PROVIDED ENTRIES:
───
What follows belongs to an exercise in optimizing a design on an open flow for small area and a short achievable clock period; a production flow would make more cautious choices. The RTL was checked by simulation tests, not by an equivalence proof against the original design. Power is estimated from default activity; no workload was simulated.

### flow/design.v
`timescale 1ns / 1ps
module FA (
  input  X,   
  input  Y,   
  input  C,   
  output F,   
  output G,   
  output P    
);
  assign F = X ^ Y ^ C;
  assign G = X & Y;
  assign P = X + Y;
endmodule
`timescale 1ns / 1ps
module CLA4 (
  input  G3,   
  input  G2,   
  input  G1,   
  input  G0,   
  input  P3,   
  input  P2,   
  input  P1,   
  input  P0,   
  output C3,   
  output C2,   
  output C1,   
  output C0,   
  input  Cin   
);
  assign C0 = G0 + (P0 & Cin);
  assign C1 = G1 + (P1 & G0) + (P1 & P0 & Cin);
  assign C2 = G2 + (P2 & G1) + (P2 & P1 & G0) + (P2 & P1 & P0 & Cin);
  assign C3 = G3 + (P3 & G2) + (P3 & P2 & G1) + (P3 & P2 & P1 & G0) + (P3 & P3 & P1 & P0 & Cin);
endmodule
`timescale 1ns / 1ps
module Adder4 (
  input  [3:0] X,      
  input  [3:0] Y,      
  input        Cin,    
  output       Cout,   
  output [3:0] F,      
  output       Gm,
  output       Pm,
  output       C2
);
  wire [3:0] G, P, C;
  FA L3 (
    .X(X[3]),
    .Y(Y[3]),
    .C(C[2]),
    .F(F[3]),
    .G(G[3]),
    .P(P[3])
  );
  FA L2 (
    .X(X[2]),
    .Y(Y[2]),
    .C(C[1]),
    .F(F[2]),
    .G(G[2]),
    .P(P[2])
  );
  FA L1 (
    .X(X[1]),
    .Y(Y[1]),
    .C(C[0]),
    .F(F[1]),
    .G(G[1]),
    .P(P[1])
  );
  FA L0 (
    .X(X[0]),
    .Y(Y[0]),
    .C(Cin),
    .F(F[0]),
    .G(G[0]),
    .P(P[0])
  );
  CLA4 CLA (
    .G3(G[3]),
    .G2(G[2]),
    .G1(G[1]),
    .G0(G[0]),
    .P3(P[3]),
    .P2(P[2]),
    .P1(P[1]),
    .P0(P[0]),
    .C3(C[3]),
    .C2(C[2]),
    .C1(C[1]),
    .C0(C[0]),
    .Cin(Cin)
  );
  assign Cout = C[3];
  assign C2   = C[2];
  assign Gm   = G[3] + (P[3] & G[2]) + (P[3] & P[2] & G[1]) + (P[3] & P[2] & P[1] & G[0]);
  assign Pm   = P[3] & P[2] & P[1] & P[0];
endmodule
`timescale 1ns / 1ps
module Adder16 (
  input  [15:0] A,
  input  [15:0] B,
  input         Cin,
  output [15:0] F,
  output        Px,
  output        Gx,
  output        C14
);
  wire C15, C11, C7, C3;
  wire Pm3, Pm2, Pm1, Pm0;
  wire Gm3, Gm2, Gm1, Gm0;
  Adder4 U3 (
    .X(A[15:12]),
    .Y(B[15:12]),
    .Cin(C11),
    .Cout(),
    .F(F[15:12]),
    .Gm(Gm3),
    .Pm(Pm3),
    .C2(C14)
  );
  Adder4 U2 (
    .X(A[11:8]),
    .Y(B[11:8]),
    .Cin(C7),
    .Cout(),
    .F(F[11:8]),
    .Gm(Gm2),
    .Pm(Pm2),
    .C2()
  );
  Adder4 U1 (
    .X(A[7:4]),
    .Y(B[7:4]),
    .Cin(C3),
    .Cout(),
    .F(F[7:4]),
    .Gm(Gm1),
    .Pm(Pm1),
    .C2()
  );
  Adder4 U0 (
    .X(A[3:0]),
    .Y(B[3:0]),
    .Cin(Cin),
    .Cout(),
    .F(F[3:0]),
    .Gm(Gm0),
    .Pm(Pm0),
    .C2()
  );
  assign C3  = Gm0 + (Pm0 & Cin);
  assign C7  = Gm1 + (Pm1 & Gm0) + (Pm1 & Pm0 & Cin);
  assign C11 = Gm2 + (Pm2 & Gm1) + (Pm2 & Pm1 & Gm0) + (Pm2 & Pm1 & Pm0 & Cin);
  assign Px  = Pm3 & Pm2 & Pm1 & Pm0;
  assign Gx  = Gm3 + (Pm3 & Gm2) + (Pm3 & Pm2 & Gm1) + (Pm3 & Pm2 & Pm1 & Gm0);
endmodule
`timescale 1ns / 1ps
module Adder32 (
  input  [31:0] A,      
  input  [31:0] B,      
  output [31:0] F,      
  input         Cin,    
  output        Cout,   
  output        OF,     
  output        SF,     
  output        ZF,     
  output        CF      
);
  wire Gx1, Gx0, Px1, Px0;
  wire C15, C31, C30;
  Adder16 LW (
    .A(A[15:0]),
    .B(B[15:0]),
    .Cin(Cin),
    .F(F[15:0]),
    .Px(Px0),
    .Gx(Gx0),
    .C14()
  );
  Adder16 HW (
    .A(A[31:16]),
    .B(B[31:16]),
    .Cin(C15),
    .F(F[31:16]),
    .Px(Px1),
    .Gx(Gx1),
    .C14(C30)
  );
  assign C15  = Gx0 + (Px0 & Cin);
  assign C31  = Gx1 + (Px1 & Gx0) + (Px1 & Px0 & Cin);
  assign Cout = C31;
  assign OF   = C31 ^ C30;
  assign SF   = F[31];
  assign ZF   = ~|F;
  assign CF   = Cout ^ Cin;
endmodule
`timescale 1ns / 1ps
module BEXT (
  input         datain,     
  output [31:0] dataout     
);
  assign dataout = {32{datain}};
endmodule
`timescale 1ns / 1ps
module MUX1X2 (
    input X1, X0,
    input S,
    output wire Y
);
    assign Y = S ? X1 : X0;
endmodule
`timescale 1ns / 1ps
module MUX32X2 (
    input [31: 0] X1, X0,
    input S,
    output wire [31: 0] Y
);
    assign Y = S ? X1 : X0;
endmodule
`timescale 1ns / 1ps
module MUX32X4 (
    input [31: 0] X3, X2, X1, X0,
    input [1: 0] S,
    output wire [31: 0] Y
);
    assign Y = S == 2'b11 ? X3 :
               S == 2'b10 ? X2 :
               S == 2'b01 ? X1 :
                            X0;
endmodule
`timescale 1ns / 1ps
module MUX3X2 (
    input [2:0] X1, X0,
    input S,
    output wire [2:0] Y
);
    assign Y = S ? X1 : X0;
endmodule
`timescale 1ns / 1ps
module ALUCTR (
  input  [2:0] ALUctr,  
  output       SUBctr,  
  output [1:0] OPctr,   
  output       OVctr,   
  output       SIGctr   
);
  assign SUBctr  = ALUctr[2];
  assign OVctr   = !ALUctr[1] & ALUctr[0];
  assign SIGctr  = ALUctr[0];
  assign OPctr[1] = ALUctr[2] & ALUctr[1];
  assign OPctr[0] = !ALUctr[2] & ALUctr[1] & !ALUctr[0];
endmodule
`timescale 1ns / 1ps
module ALU (
    input [31: 0] A, B,
    input [2: 0] ALUctr,
    output wire [31: 0] Result,
    output wire Overflow, Z
);
    wire SUBctr, OVctr, SIGctr;
    wire [1: 0] OPctr;
    ALUCTR aluctr (
        .ALUctr(ALUctr),
        .SUBctr(SUBctr),
        .OVctr(OVctr),
        .SIGctr(SIGctr),
        .OPctr(OPctr)
    );
    wire [31: 0] ext_SUBctr;
    BEXT bext1 (
        .datain(SUBctr),
        .dataout(ext_SUBctr)
    );
    wire [31: 0] realB;
    assign realB = B ^ ext_SUBctr;
    wire [31: 0] F;
    wire OF, SF, CF;
    wire __ignore_for_adder__;
    Adder32 adder (
        .A(A),
        .B(realB),
        .F(F),
        .Cin(SUBctr),
        .Cout(__ignore_for_adder__),
        .ZF(Z),
        .OF(OF),
        .SF(SF),
        .CF(CF)
    );
    assign Overflow = OVctr & OF;
    wire [31: 0] orresult;
    assign orresult = A | B;
    wire SFxorOF;
    assign SFxorOF = SF ^ OF;
    wire x1;
    MUX1X2 mux1 (
        .X1(SFxorOF),
        .X0(CF),
        .S(SIGctr),
        .Y(x1)
    );
    wire [31: 0] _32h0, _32h1;
    assign _32h0 = 32'h0;
    assign _32h1 = 32'h1;
    wire [31: 0] out2;
    MUX32X2 mux2 (
        .X1(_32h1),
        .X0(_32h0),
        .S(x1),
        .Y(out2)
    );
    wire [31: 0] __ignore_for_mux3__;
    MUX32X4 mux3 (
        .X3(__ignore_for_mux3__),
        .X2(out2),
        .X1(orresult),
        .X0(F),
        .S(OPctr),
        .Y(Result)
    );
endmodule
`timescale 1ns / 1ps
module PC (
  input         Clk,    
  input         Clrn,   
  input  [31:0] PCin,   
  output [31:0] PCout   
);
  reg [31:0] PC;
  always @(negedge Clk) begin
    if (!Clrn) PC <= 32'h00000000;
    else PC <= PCin;
  end
  assign PCout = PC;
endmodule
`timescale 1ns / 1ps
module Ext (
  input  [15:0] imm16,   
  input         ExtOp,   
  output [31:0] Extout   
);
  assign Extout = ExtOp ? {{16{imm16[15]}}, imm16} : {16'h0000, imm16};
endmodule
`timescale 1ns / 1ps
module ControlUnit_main (
  input  [5:0] OP,      
  output       RegWr,   
  output       ALUSrc,  
  output       RegDst,  
  output       MemtoReg,  
  output       MemWr,   
  output       Branch,  
  output       Jump,    
  output       ExtOp,   
  output [2:0] ALUop,   
  output       R_type   
);
  wire ori   = !OP[5] & !OP[4] & OP[3] & OP[2] & !OP[1] & OP[0];    
  wire addiu = !OP[5] & !OP[4] & OP[3] & !OP[2] & !OP[1] & OP[0];   
  wire lw    = OP[5] & !OP[4] & !OP[3] & !OP[2] & OP[1] & OP[0];    
  wire sw    = OP[5] & !OP[4] & OP[3] & !OP[2] & OP[1] & OP[0];     
  wire beq   = !OP[5] & !OP[4] & !OP[3] & OP[2] & !OP[1] & !OP[0];  
  wire jump  = !OP[5] & !OP[4] & !OP[3] & !OP[2] & OP[1] & !OP[0];  
  assign RegWr    = R_type | ori | addiu | lw;
  assign ALUSrc   = ori | addiu | lw | sw;
  assign RegDst   = R_type;
  assign MemtoReg = lw;
  assign MemWr    = sw;
  assign Branch   = beq;
  assign Jump     = jump;
  assign ExtOp    = addiu | lw | sw;
  assign ALUop[0] = R_type;
  assign ALUop[1] = ori;
  assign ALUop[2] = beq;
  assign R_type   = !OP[5] & !OP[4] & !OP[3] & !OP[2] & !OP[1] & !OP[0];
endmodule
`timescale 1ns / 1ps
module ControlUnit_ALU (
  input  [5:0] func,    
  output [2:0] ALUctr   
);
  assign ALUctr[2] = !func[2] & func[1];
  assign ALUctr[1] = func[3] & !func[2] & func[1];
  assign ALUctr[0] = !func[3] & !func[2] & !func[0] | !func[2] & func[1] & !func[0];
endmodule
`timescale 1ns / 1ps
module ControlUnit (
  input  [5:0] OP,     
  input  [5:0] func,   
  output       RegWr,  
  output       ALUSrc,  
  output       RegDst,  
  output       MemtoReg,  
  output       MemWr,  
  output       Branch,  
  output       Jump,   
  output       ExtOp,  
  output [2:0] ALUctr  
);
  wire [2:0] ALUop;    
  wire [2:0] ALUop_R;  
  wire R_type;         
  ControlUnit_main U1 (  
    .OP(OP),
    .RegWr(RegWr),
    .ALUSrc(ALUSrc),
    .RegDst(RegDst),
    .MemtoReg(MemtoReg),
    .MemWr(MemWr),
    .Branch(Branch),
    .Jump(Jump),
    .ExtOp(ExtOp),
    .ALUop(ALUop),
    .R_type(R_type)
  );
  ControlUnit_ALU U2 (  
    .func(func),
    .ALUctr(ALUop_R)
  );
  MUX3X2 U3 (  
    .X1(ALUop_R),
    .X0(ALUop),
    .S(R_type),
    .Y(ALUctr)
  );
endmodule
`timescale 1ns / 1ps
module RegFiles (
  input        CLK,     
  input  [31:0] busW,   
  input        WE,      
  input  [4:0]  Rw,     
  input  [4:0]  Ra,     
  input  [4:0]  Rb,     
  output [31:0] busA,   
  output [31:0] busB    
);
  reg [31:0] RegFiles[31:0];  
  always @(negedge CLK) begin
    if (WE && Rw != 5'b00000) RegFiles[Rw] <= busW;  
  end
  assign busA = (Ra == 5'b00000) ? 32'h00000000 : RegFiles[Ra];
  assign busB = (Rb == 5'b00000) ? 32'h00000000 : RegFiles[Rb];
endmodule
`timescale 1ns / 1ps
module DetUnit (
    input  [4:0] E_Rs,      
    input  [4:0] E_Rt,      
    input        E_ALUSrc,  
    input  [4:0] M_Rw,      
    input  [4:0] W_Rw,      
    input        M_RegWr,   
    input        W_RegWr,   
    output [1:0] ALUSrcA,   
    output [1:0] ALUSrcB    
);
    wire C1A = M_RegWr && (M_Rw == E_Rs);
    wire C1B = M_RegWr && (M_Rw == E_Rt);
    wire C2A = W_RegWr && (W_Rw == E_Rs);
    wire C2B = W_RegWr && (W_Rw == E_Rt);
    assign ALUSrcA = C1A ? 2'b01 : C2A ? 2'b10 : 2'b00;
    assign ALUSrcB = E_ALUSrc ? 2'b11 : C1B ? 2'b01 : C2B ? 2'b10 : 2'b00;
endmodule
`timescale 1ns / 1ps
module DetUnit_load (
    input       E_MemtoReg,  
    input [4:0] Rs,          
    input [4:0] Rt,          
    input [4:0] E_Rt,        
    output      load_use     
);
    assign load_use = E_MemtoReg && ((E_Rt == Rs) || (E_Rt == Rt));
endmodule
`timescale 1ns / 1ps
module DetUnit_MEM (
    input  [4:0] M_Rt,      
    input  [4:0] W_Rw,      
    input        W_RegWr,   
    input        M_MemWr,   
    output       forward_busB  
);
    assign forward_busB = M_MemWr && W_RegWr && (W_Rw == M_Rt) && (W_Rw != 5'd0);
endmodule
`timescale 1ns / 1ps
module STAGE_IF (
    input              Clk,                     
    input              Clrn,                    
    input              stall,                   
    input              MEM_PCSrc,               
    input      [31:0]  MEM_Btarg_or_Jtarg,      
    input      [31:0]  IF_imem_data,            
    output reg [31:0]  IFout_PC,                
    output reg [31:0]  IFout_PC4,               
    output reg [31:0]  IFout_Inst               
);
    wire [31:0] pcin;
    wire [31:0] next_pc;
    MUX32X2 mux_pcin (
        .X1(MEM_Btarg_or_Jtarg),
        .X0(IFout_PC4),
        .S(MEM_PCSrc),
        .Y(next_pc)
    );
    assign pcin = stall ? IFout_PC : next_pc;
    wire [31:0] pc_wire;
    PC pc (
        .Clk(Clk),
        .Clrn(Clrn),
        .PCin(pcin),
        .PCout(pc_wire)
    );
    wire [31:0] inst_data;
    assign inst_data = IF_imem_data;
    always @(posedge Clk or negedge Clrn) begin
        if (!Clrn) begin
            IFout_PC  <= 32'd0;
            IFout_PC4 <= 32'd4;
            IFout_Inst<= 32'd0;
        end else if (!stall) begin
            IFout_PC  <= pc_wire;
            IFout_PC4 <= pc_wire + 32'd4;
            IFout_Inst<= inst_data;
        end
    end
endmodule
`timescale 1ns / 1ps
module REG_IF_ID (
    input Clk,                         
    input Clrn,                        
    input stall,                       
    input MEM_PCSrc,                   
    input [31:0] IF_PC4,               
    input [31:0] IF_PC,                
    input [31:0] IF_Inst,              
    output reg [31:0] ID_PC4,          
    output reg [31:0] ID_PC,           
    output reg [31:0] ID_Inst          
);
    always @(negedge Clk) begin
        if (!Clrn || MEM_PCSrc) begin
            ID_PC4  <= 32'h0;
            ID_PC   <= 32'h0;
            ID_Inst <= 32'h0;
        end
        else if (!stall) begin
            ID_PC4  <= IF_PC4;
            ID_PC   <= IF_PC;
            ID_Inst <= IF_Inst;
        end
    end
endmodule
`timescale 1ns / 1ps
module STAGE_ID (
    input              Clk,                     
    input      [31:0]  IDin_PC4,                
    input      [31:0]  IDin_PC,                 
    input      [31:0]  IDin_Inst,               
    input              WR_RegWE,                
    input      [4:0]   WR_Rw,                   
    input      [31:0]  WR_RegDin,               
    output     [31:0]  IDout_PC4,               
    output     [31:0]  IDout_Jtarg,             
    output     [31:0]  IDout_busA,              
    output     [31:0]  IDout_busB,              
    output     [4:0]   IDout_Rs,                
    output     [4:0]   IDout_Rt,                
    output     [4:0]   IDout_Rd,                
    output     [5:0]   IDout_func,              
    output     [15:0]  IDout_immd,              
    output             IDout_RegWr,             
    output             IDout_ALUSrc,            
    output             IDout_RegDst,            
    output             IDout_MemtoReg,          
    output             IDout_MemWr,             
    output             IDout_Branch,            
    output             IDout_Jump,              
    output             IDout_ExtOp,             
    output             IDout_R_type,            
    output     [2:0]   IDout_ALUop              
);
    wire [4:0]  ID_Rt     = IDin_Inst[20:16];
    wire [4:0]  ID_Rd     = IDin_Inst[15:11];
    wire [15:0] ID_imm16  = IDin_Inst[15:0];
    wire [5:0]  ID_func   = IDin_Inst[5:0];
    wire [5:0]  id_op     = IDin_Inst[31:26];
    wire [4:0]  id_rs     = IDin_Inst[25:21];
    ControlUnit cu (
        .OP(id_op),
        .func(ID_func),
        .RegWr(IDout_RegWr),
        .ALUSrc(IDout_ALUSrc),
        .RegDst(IDout_RegDst),
        .MemtoReg(IDout_MemtoReg),
        .MemWr(IDout_MemWr),
        .Branch(IDout_Branch),
        .Jump(IDout_Jump),
        .ExtOp(IDout_ExtOp),
        .ALUctr(IDout_ALUop)
    );
    assign IDout_R_type = id_op == 6'b000000;
    RegFiles regfiles (
        .CLK(Clk),
        .busW(WR_RegDin),
        .WE(WR_RegWE),
        .Rw(WR_Rw),
        .Ra(id_rs),
        .Rb(ID_Rt),
        .busA(IDout_busA),
        .busB(IDout_busB)
    );
    assign IDout_PC4   = IDin_PC4;
    assign IDout_Rs    = id_rs;
    assign IDout_Rt    = ID_Rt;
    assign IDout_Rd    = ID_Rd;
    assign IDout_func  = ID_func;
    assign IDout_immd  = ID_imm16;
    assign IDout_Jtarg = { IDin_PC4[31:28], IDin_Inst[25:0], 2'b00 };
endmodule
`timescale 1ns / 1ps
module REG_ID_EX (
    input Clk,                                     
    input Clrn,                                    
    input bubble,                                  
    input MEM_PCSrc,                               
    input [31:0] ID_PC4,                          
    input [31:0] ID_Jtarg,                        
    input [31:0] ID_busA,                         
    input [31:0] ID_busB,                         
    input [4:0] ID_Rs,                            
    input [4:0] ID_Rt,                            
    input [4:0] ID_Rd,                            
    input [5:0] ID_func,                          
    input [15:0] ID_immd,                         
    input ID_RegWr,                               
    input ID_ALUSrc,                              
    input ID_RegDst,                              
    input ID_MemtoReg,                            
    input ID_MemWr,                               
    input ID_Branch,                              
    input ID_Jump,                                
    input ID_ExtOp,                               
    input [2:0] ID_ALUop,                         
    input ID_R_type,                              
    output reg [31:0] EX_PC4,                     
    output reg [31:0] EX_Jtarg,                   
    output reg [31:0] EX_busA,                    
    output reg [31:0] EX_busB,                    
    output reg [4:0] EX_Rs,                       
    output reg [4:0] EX_Rt,                       
    output reg [4:0] EX_Rd,                       
    output reg [5:0] EX_func,                     
    output reg [15:0] EX_immd,                    
    output reg EX_RegWr,                          
    output reg EX_ALUSrc,                         
    output reg EX_RegDst,                         
    output reg EX_MemtoReg,                       
    output reg EX_MemWr,                          
    output reg EX_Branch,                         
    output reg EX_Jump,                           
    output reg EX_ExtOp,                          
    output reg [2:0] EX_ALUop,                    
    output reg EX_R_type                          
);
    always @(negedge Clk) begin
        if (!Clrn || MEM_PCSrc) begin
            EX_PC4     <= 32'h0;
            EX_Jtarg   <= 32'h0;
            EX_busA    <= 32'h0;
            EX_busB    <= 32'h0;
            EX_Rs      <= 5'h0;
            EX_Rt      <= 5'h0;
            EX_Rd      <= 5'h0;
            EX_func    <= 6'h0;
            EX_immd    <= 16'h0;
            EX_ALUop   <= 3'h0;
            EX_RegWr   <= 1'b0;
            EX_ALUSrc  <= 1'b0;
            EX_RegDst  <= 1'b0;
            EX_MemtoReg <= 1'b0;
            EX_MemWr   <= 1'b0;
            EX_Branch  <= 1'b0;
            EX_Jump    <= 1'b0;
            EX_ExtOp   <= 1'b0;
            EX_R_type  <= 1'b0;
        end
        else if (bubble) begin
            EX_PC4     <= ID_PC4;
            EX_Jtarg   <= ID_Jtarg;
            EX_busA    <= ID_busA;
            EX_busB    <= ID_busB;
            EX_Rs      <= ID_Rs;
            EX_Rt      <= ID_Rt;
            EX_Rd      <= ID_Rd;
            EX_func    <= ID_func;
            EX_immd    <= ID_immd;
            EX_ALUop   <= ID_ALUop;
            EX_RegWr   <= 1'b0;   
            EX_ALUSrc  <= ID_ALUSrc;
            EX_RegDst  <= ID_RegDst;
            EX_MemtoReg <= 1'b0;
            EX_MemWr   <= 1'b0;
            EX_Branch  <= 1'b0;
            EX_Jump    <= 1'b0;
            EX_ExtOp   <= ID_ExtOp;
            EX_R_type  <= ID_R_type;
        end
        else begin
            EX_PC4     <= ID_PC4;
            EX_Jtarg   <= ID_Jtarg;
            EX_busA    <= ID_busA;
            EX_busB    <= ID_busB;
            EX_Rs      <= ID_Rs;
            EX_Rt      <= ID_Rt;
            EX_Rd      <= ID_Rd;
            EX_func    <= ID_func;
            EX_immd    <= ID_immd;
            EX_ALUop   <= ID_ALUop;
            EX_RegWr   <= ID_RegWr;
            EX_ALUSrc  <= ID_ALUSrc;
            EX_RegDst  <= ID_RegDst;
            EX_MemtoReg <= ID_MemtoReg;
            EX_MemWr   <= ID_MemWr;
            EX_Branch  <= ID_Branch;
            EX_Jump    <= ID_Jump;
            EX_ExtOp   <= ID_ExtOp;
            EX_R_type  <= ID_R_type;
        end
    end
endmodule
───
AIM OF THE TASK: Determine how many lines of the data above contain the string "else", and answer with the number only.

EXERCISE RESULT: 5